Black balaclava ragged down over his broad-featured face and shaved moon-cratered head, he stormed the Ashburton branch of Workand Income New Zealand with a crudely cut-down shotgun hanging at his side.
He never hesitated. He knew receptionist Peggy Noble well from his many encounters at the Winz centre before he was trespassed for his intimidating, bullying behaviour.
When he saw her at 9.51am on September 1, 2014 - a bone-cold first day of Spring - there was only one thought on his mind: murder. As bystanders Lucy Waller, David Cooze and security guard Neville Tahere stood there dumbstruck in the frozen seconds of madness, Tully raised the gun. The barrel was less than 2m from Ms Noble's chest when he squeezed the trigger. She was blasted off her chair. Her injuries unsurvivable.
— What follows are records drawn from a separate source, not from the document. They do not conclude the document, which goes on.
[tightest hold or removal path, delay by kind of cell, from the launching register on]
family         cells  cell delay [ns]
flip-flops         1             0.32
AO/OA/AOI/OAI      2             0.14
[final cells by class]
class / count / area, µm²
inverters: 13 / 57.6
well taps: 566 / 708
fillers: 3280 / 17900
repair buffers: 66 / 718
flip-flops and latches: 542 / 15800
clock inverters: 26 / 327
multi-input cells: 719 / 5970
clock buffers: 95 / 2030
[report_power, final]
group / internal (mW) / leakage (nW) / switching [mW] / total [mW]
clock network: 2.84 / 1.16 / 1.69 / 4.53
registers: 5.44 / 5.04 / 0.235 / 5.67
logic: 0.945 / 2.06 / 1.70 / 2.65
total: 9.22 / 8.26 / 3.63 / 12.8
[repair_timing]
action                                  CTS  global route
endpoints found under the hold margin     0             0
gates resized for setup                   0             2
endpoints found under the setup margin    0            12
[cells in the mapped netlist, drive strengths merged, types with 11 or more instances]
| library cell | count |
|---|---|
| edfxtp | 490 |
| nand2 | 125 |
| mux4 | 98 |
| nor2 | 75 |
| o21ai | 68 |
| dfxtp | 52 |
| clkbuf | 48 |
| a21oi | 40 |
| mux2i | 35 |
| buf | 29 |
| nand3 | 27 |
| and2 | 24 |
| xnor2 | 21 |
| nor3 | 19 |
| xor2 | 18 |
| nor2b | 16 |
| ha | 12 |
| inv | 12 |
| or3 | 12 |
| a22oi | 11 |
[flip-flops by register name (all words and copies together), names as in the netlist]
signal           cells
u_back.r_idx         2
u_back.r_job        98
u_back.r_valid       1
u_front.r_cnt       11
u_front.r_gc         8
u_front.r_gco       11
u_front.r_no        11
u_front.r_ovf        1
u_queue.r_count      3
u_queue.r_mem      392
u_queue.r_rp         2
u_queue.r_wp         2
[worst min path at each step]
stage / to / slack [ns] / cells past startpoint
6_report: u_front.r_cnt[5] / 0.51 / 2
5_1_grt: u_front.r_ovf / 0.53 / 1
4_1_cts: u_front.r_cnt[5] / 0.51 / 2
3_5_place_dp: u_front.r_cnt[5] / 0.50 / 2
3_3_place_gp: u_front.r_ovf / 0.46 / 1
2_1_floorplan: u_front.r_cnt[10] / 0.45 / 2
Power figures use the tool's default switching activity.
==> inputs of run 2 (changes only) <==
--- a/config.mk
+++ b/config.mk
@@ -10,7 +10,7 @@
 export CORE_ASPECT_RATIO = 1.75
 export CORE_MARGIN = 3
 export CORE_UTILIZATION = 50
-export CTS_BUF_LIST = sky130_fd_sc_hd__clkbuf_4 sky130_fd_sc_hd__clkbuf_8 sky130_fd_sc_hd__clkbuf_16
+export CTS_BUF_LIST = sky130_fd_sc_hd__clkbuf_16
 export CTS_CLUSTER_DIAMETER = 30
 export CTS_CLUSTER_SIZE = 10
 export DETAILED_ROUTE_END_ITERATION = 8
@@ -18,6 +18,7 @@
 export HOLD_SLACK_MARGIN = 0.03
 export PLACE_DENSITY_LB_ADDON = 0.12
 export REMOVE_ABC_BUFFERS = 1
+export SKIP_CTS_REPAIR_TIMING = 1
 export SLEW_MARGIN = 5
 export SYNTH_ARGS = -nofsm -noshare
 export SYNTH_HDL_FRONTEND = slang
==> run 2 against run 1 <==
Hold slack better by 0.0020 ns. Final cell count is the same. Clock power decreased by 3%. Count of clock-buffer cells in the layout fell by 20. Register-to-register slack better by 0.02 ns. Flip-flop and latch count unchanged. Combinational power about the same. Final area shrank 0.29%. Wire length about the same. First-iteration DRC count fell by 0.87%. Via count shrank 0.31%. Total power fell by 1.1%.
Footage of the shootings taken from 12 closed circuit security cameras inside the government office make for chilling, haunting viewing.
Without sound, it shows the masked gunman moving quickly, deliberately, stalking, hunting his prey. After murdering Ms Noble, he immediately moved further inside the open-plan building.
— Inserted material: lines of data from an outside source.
**config.mk**
```make
export PLATFORM = sky130hd
export DESIGN_NAME = kahn_topological_sort_core
export DESIGN_NICKNAME = d
export VERILOG_FILES = /design/src/ktsort_pkg.sv /design/src/ktsort_dp.sv /design/src/ktsort_ctrl.sv /design/src/kahn_topological_sort_core.sv
export SDC_FILE = /design/constraint.sdc
export NUM_CORES = 2
export LEC_CHECK = 0
export ABC_CLOCK_PERIOD_IN_PS = 15900
export BUFFER_PORTS_ARGS = -buffer_cell sky130_fd_sc_hd__buf_2
export CORE_ASPECT_RATIO = 1.5
export CORE_MARGIN = 4
export CORE_UTILIZATION = 34
export CTS_CLUSTER_DIAMETER = 120
export DETAILED_ROUTE_END_ITERATION = 7
export SETUP_SLACK_MARGIN = 0.4
export SLEW_MARGIN = 20
export SYNTH_ARGS = -nofsm -noshare
export SYNTH_HDL_FRONTEND = slang
export SYNTH_SLANG_ARGS = --single-unit
export TNS_END_PERCENT = 30
```
**constraint.sdc**
```tcl
create_clock -name clk -period 15.9 [get_ports clk]
set_clock_uncertainty 0.05 [all_clocks]
set_input_delay 3.18 -clock clk [delete_from_list [all_inputs] [get_ports clk]]
set_output_delay 3.18 -clock clk [all_outputs]
set_load 0.02 [all_outputs]
```
[config.mk]
export PLATFORM = sky130hd
export DESIGN_NAME = sgag_cell
export DESIGN_NICKNAME = d
export VERILOG_FILES = /design/src/hw/rtl/sgag_pkg.sv /design/src/hw/rtl/sgag_cell.sv
export SDC_FILE = /design/constraint.sdc
export NUM_CORES = 1
export LEC_CHECK = 0
export BUFFER_PORTS_ARGS = -buffer_cell sky130_fd_sc_hd__buf_2
export CAP_MARGIN = 20
export CORE_UTILIZATION = 52
export CTS_CLUSTER_SIZE = 14
export DETAILED_ROUTE_END_ITERATION = 7
export PLACE_DENSITY_LB_ADDON = 0.25
export SETUP_SLACK_MARGIN = 0.15
export SYNTH_ARGS = -nofsm -noshare
export SYNTH_HDL_FRONTEND = slang
export SYNTH_SLANG_ARGS = --single-unit
[constraint.sdc]
create_clock -name clk -period 10 [get_ports clk]
set_clock_uncertainty 0.1 [all_clocks]
set_input_delay 3 -clock clk [delete_from_list [all_inputs] [get_ports clk]]
set_output_delay 3 -clock clk [all_outputs]
set_load 0.005 [all_outputs]
[src/hw/rtl/sgag_pkg.sv]
// Shared types, widths and register codes for the strided gather address generator.
// No dependencies; imported by sgag_cell and strided_gather_address_generator.
`timescale 1ns / 1ps

package sgag_pkg;

  localparam int DIMS            = 3;
  localparam int MAX_DIMS_DEF    = 3;
  localparam int EXTENT_BITS_DEF = 16;

  localparam int CFG_W     = 32;
  localparam int CFG_IDX_W = 3;
  localparam int BASE_W    = 32;
  localparam int EB_W      = 4;
  localparam int EXT_W     = 16;
  localparam int STRIDE_W  = 32;
  localparam int SRC_W     = 50;
  localparam int EMIT_W    = 48;
  localparam int OFS_W     = 56;

  typedef enum logic [CFG_IDX_W-1:0] {
    REG_BASE_OFFSET   = 3'd0,
    REG_ELEM_BYTES    = 3'd1,
    REG_EXTENT_OUTER  = 3'd2,
    REG_EXTENT_MIDDLE = 3'd3,
    REG_EXTENT_INNER  = 3'd4,
    REG_STRIDE_OUTER  = 3'd5,
    REG_STRIDE_MIDDLE = 3'd6,
    REG_STRIDE_INNER  = 3'd7
  } cfg_reg_t;

  typedef struct packed {
    logic accept;
    logic restart;
    logic en1;
    logic en2;
  } sgag_ctrl_t;

  typedef struct packed {
    logic not_end;
    logic zero_ext;
  } sgag_stat_t;

endpackage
He saw Kim Adams - the case manager who once stayed late to process yet another one of his benefit demands. But it wasn't enough for Tully - the Ashburton native who after 20 years of working in the mines of Western Australia, had moved home mid-2014 to die.
He wanted a state house. He wanted food allowances. Winz helped him buy a mountain bike so he could get around. He was annoyed they couldn't help him with cash to buy the bottles of hydrogen peroxide he tipped in his ear to cure what he said was a debilitating skin condition.
Staff bent over backwards to help him. He repaid them with intimidating behaviour, threats of legal action, letters to MPs, approaches to the local paper and ever more demands with his hand out, aggrieved at his treatment, angry at the perceived injustices.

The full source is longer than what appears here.